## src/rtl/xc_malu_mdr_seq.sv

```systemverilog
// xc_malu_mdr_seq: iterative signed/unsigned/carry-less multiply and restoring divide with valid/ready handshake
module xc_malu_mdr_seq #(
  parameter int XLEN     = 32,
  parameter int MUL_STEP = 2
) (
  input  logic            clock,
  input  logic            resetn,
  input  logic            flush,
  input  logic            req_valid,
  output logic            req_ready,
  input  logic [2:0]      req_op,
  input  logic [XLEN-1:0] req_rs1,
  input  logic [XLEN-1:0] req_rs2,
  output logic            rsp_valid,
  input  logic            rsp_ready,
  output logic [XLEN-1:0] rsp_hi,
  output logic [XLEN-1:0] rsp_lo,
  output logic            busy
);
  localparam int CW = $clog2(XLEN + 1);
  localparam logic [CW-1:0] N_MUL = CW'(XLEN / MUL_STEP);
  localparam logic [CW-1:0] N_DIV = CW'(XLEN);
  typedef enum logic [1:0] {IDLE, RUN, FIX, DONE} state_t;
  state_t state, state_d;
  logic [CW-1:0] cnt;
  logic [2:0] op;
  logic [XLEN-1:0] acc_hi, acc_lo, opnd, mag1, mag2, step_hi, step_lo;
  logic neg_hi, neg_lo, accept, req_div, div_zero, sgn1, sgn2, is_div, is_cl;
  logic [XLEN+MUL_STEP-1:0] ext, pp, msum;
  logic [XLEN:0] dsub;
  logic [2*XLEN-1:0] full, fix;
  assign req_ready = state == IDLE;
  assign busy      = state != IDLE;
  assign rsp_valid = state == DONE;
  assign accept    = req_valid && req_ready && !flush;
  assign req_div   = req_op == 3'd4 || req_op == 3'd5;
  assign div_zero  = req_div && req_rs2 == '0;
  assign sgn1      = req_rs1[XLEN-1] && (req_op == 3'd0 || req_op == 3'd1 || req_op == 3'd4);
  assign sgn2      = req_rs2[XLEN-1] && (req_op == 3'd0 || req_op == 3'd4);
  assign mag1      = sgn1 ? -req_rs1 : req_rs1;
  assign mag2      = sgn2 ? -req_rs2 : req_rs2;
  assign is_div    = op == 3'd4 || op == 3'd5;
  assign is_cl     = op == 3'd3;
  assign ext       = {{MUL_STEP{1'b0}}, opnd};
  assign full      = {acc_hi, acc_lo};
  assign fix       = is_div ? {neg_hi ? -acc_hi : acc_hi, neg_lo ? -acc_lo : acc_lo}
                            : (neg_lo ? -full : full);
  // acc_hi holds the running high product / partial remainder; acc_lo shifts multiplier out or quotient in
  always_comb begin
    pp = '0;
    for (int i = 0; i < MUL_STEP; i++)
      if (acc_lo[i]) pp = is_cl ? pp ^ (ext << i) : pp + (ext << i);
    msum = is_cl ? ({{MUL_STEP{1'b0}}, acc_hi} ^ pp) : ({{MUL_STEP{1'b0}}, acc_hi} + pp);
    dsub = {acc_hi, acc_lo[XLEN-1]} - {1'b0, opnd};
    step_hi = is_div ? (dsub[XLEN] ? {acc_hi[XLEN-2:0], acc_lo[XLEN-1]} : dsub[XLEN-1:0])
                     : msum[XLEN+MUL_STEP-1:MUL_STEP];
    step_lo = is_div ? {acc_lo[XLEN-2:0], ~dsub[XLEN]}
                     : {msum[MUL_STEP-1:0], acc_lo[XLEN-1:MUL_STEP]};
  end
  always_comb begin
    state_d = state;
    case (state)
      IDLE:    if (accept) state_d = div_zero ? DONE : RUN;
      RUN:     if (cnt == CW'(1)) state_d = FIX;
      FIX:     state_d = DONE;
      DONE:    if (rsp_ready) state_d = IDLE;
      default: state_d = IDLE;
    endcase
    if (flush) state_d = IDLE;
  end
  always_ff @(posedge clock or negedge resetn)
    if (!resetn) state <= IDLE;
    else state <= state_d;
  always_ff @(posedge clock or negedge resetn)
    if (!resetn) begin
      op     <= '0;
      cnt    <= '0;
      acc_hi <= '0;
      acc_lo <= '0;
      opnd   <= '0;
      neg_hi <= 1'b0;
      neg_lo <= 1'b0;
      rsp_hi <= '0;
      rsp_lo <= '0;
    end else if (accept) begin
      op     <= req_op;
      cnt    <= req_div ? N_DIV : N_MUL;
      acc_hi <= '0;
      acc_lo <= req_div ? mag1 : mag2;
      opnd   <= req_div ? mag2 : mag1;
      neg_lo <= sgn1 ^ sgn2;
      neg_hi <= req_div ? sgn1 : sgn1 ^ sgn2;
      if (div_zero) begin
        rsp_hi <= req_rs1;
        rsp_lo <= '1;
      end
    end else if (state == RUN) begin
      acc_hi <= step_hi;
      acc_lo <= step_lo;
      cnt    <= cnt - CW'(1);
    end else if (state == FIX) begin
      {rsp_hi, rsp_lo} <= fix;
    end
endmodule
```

+++

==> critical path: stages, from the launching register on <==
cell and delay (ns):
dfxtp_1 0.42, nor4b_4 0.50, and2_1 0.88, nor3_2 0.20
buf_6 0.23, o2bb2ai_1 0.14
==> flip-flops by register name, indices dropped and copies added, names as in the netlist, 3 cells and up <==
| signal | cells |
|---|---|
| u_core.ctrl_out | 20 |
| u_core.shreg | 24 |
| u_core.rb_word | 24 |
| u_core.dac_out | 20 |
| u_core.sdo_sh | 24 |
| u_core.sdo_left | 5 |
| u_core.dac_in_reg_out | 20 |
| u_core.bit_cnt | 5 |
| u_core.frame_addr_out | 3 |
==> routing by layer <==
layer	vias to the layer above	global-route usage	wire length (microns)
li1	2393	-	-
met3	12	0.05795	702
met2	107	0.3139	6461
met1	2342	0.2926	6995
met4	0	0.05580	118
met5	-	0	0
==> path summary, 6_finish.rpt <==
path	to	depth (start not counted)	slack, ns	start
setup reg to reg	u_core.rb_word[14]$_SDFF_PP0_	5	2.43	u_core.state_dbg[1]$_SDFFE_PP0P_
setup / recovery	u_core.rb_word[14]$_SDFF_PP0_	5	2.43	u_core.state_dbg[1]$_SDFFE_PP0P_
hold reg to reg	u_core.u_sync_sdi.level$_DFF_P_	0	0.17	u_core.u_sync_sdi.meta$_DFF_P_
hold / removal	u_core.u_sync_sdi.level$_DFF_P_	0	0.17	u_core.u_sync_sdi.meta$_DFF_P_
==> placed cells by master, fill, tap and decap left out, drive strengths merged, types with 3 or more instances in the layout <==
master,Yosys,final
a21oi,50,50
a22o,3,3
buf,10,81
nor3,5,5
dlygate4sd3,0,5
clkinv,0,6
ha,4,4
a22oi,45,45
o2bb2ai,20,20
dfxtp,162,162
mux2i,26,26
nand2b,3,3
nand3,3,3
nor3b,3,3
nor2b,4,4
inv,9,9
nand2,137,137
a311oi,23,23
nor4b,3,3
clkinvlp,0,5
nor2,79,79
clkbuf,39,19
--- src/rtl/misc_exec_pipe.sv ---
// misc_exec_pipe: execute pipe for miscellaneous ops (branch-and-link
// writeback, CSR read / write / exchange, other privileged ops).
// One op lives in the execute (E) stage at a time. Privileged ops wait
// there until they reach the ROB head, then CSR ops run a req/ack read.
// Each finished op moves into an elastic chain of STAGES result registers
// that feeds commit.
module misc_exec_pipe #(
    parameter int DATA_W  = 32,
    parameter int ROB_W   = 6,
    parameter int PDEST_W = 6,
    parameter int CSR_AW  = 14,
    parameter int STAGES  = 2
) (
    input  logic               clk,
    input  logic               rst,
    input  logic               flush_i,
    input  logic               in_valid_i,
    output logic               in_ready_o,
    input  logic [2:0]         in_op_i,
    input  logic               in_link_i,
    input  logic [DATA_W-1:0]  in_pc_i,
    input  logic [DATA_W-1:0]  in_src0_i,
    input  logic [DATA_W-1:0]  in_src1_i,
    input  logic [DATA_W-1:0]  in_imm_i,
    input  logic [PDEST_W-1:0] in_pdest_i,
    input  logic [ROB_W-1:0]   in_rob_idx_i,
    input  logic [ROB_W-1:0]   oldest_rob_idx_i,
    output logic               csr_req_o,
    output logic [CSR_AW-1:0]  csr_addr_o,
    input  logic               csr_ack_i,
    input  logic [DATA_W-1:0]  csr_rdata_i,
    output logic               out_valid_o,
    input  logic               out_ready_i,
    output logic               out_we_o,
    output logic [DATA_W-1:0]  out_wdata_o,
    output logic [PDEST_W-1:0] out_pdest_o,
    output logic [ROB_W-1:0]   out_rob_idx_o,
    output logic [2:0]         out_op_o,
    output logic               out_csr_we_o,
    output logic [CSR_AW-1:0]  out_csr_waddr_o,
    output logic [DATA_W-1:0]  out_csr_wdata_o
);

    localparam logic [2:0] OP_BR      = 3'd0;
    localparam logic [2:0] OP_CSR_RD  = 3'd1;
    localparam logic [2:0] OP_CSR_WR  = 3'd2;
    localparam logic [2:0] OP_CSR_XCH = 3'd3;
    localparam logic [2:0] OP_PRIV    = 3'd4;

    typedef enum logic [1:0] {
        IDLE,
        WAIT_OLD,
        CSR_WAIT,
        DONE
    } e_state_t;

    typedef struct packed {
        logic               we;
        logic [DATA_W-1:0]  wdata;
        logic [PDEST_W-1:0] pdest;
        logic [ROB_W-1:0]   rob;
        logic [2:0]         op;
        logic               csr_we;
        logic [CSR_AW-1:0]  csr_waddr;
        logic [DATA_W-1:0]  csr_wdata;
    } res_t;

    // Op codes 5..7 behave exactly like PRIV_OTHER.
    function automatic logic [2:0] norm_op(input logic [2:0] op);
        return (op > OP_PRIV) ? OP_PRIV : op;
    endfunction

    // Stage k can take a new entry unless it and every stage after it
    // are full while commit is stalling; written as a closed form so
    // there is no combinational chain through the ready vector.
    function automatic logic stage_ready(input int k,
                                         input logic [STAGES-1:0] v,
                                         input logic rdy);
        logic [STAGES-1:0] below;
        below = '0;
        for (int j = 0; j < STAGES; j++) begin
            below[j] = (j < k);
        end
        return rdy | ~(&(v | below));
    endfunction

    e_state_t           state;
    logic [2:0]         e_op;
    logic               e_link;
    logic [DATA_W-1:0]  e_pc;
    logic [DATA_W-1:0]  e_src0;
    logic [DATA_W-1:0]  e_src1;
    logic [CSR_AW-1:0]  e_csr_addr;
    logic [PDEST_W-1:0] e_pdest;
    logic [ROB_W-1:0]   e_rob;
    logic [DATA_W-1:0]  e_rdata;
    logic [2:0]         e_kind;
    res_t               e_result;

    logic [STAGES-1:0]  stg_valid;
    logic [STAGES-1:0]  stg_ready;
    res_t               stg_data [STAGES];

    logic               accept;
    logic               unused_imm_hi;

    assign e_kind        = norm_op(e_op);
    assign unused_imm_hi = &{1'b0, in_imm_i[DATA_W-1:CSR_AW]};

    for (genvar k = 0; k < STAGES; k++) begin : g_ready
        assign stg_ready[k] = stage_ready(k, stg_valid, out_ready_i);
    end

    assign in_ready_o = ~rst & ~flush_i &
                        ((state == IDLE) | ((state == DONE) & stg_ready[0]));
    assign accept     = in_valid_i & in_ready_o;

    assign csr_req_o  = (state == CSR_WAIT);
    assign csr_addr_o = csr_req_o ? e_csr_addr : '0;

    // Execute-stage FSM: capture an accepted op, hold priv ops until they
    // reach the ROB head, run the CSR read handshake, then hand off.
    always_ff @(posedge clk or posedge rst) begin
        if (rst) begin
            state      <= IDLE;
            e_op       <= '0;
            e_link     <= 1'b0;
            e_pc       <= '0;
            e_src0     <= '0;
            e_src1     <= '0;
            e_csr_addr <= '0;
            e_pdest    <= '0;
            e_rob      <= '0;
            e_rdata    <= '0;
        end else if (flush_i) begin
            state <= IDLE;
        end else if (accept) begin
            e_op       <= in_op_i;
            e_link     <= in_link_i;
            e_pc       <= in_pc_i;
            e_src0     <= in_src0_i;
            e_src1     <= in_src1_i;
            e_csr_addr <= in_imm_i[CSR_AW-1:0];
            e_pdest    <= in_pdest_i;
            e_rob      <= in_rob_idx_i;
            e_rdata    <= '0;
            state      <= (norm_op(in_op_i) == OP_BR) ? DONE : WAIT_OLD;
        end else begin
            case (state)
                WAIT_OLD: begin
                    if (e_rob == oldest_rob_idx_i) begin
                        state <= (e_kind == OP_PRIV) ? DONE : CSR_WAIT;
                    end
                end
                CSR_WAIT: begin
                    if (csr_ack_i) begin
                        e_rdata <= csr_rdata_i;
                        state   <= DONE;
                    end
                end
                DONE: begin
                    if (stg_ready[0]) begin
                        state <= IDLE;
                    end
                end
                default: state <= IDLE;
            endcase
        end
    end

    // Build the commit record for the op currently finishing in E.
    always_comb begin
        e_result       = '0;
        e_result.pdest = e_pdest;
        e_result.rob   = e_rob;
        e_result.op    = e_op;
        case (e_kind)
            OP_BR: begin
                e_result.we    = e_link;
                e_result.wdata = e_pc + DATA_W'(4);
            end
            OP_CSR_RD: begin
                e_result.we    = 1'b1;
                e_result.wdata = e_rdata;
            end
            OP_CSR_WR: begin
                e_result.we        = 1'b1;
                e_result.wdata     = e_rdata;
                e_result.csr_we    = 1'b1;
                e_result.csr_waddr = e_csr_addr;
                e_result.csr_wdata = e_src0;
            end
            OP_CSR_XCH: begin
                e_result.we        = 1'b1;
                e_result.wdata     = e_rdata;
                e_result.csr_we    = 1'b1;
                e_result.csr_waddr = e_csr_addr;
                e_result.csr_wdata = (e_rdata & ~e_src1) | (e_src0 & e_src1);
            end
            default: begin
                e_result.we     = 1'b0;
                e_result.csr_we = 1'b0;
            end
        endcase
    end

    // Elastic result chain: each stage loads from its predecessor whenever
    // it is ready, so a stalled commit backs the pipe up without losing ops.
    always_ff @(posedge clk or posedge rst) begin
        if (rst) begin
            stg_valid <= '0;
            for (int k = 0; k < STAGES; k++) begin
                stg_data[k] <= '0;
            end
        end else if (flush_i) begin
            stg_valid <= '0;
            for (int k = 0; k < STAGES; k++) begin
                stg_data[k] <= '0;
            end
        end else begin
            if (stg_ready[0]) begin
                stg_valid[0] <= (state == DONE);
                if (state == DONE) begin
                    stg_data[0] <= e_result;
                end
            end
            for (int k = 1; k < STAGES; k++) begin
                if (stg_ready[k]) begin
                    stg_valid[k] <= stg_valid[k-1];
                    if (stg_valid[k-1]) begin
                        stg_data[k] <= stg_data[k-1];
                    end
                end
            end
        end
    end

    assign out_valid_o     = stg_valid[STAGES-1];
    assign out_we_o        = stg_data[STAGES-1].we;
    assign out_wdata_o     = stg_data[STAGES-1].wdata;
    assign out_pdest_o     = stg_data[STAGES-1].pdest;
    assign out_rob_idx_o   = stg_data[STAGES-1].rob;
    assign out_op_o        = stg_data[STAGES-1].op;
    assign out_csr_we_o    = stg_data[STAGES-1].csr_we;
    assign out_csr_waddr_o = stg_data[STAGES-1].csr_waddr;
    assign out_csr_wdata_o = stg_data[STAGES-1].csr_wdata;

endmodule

+++

- PROBLEM
Where does the string "path" appear in the records above? Show every line that holds it.

- WORKED SOLUTION
==> critical path: stages, from the launching register on <==
==> path summary, 6_finish.rpt <==
path	to	depth (start not counted)	slack, ns	start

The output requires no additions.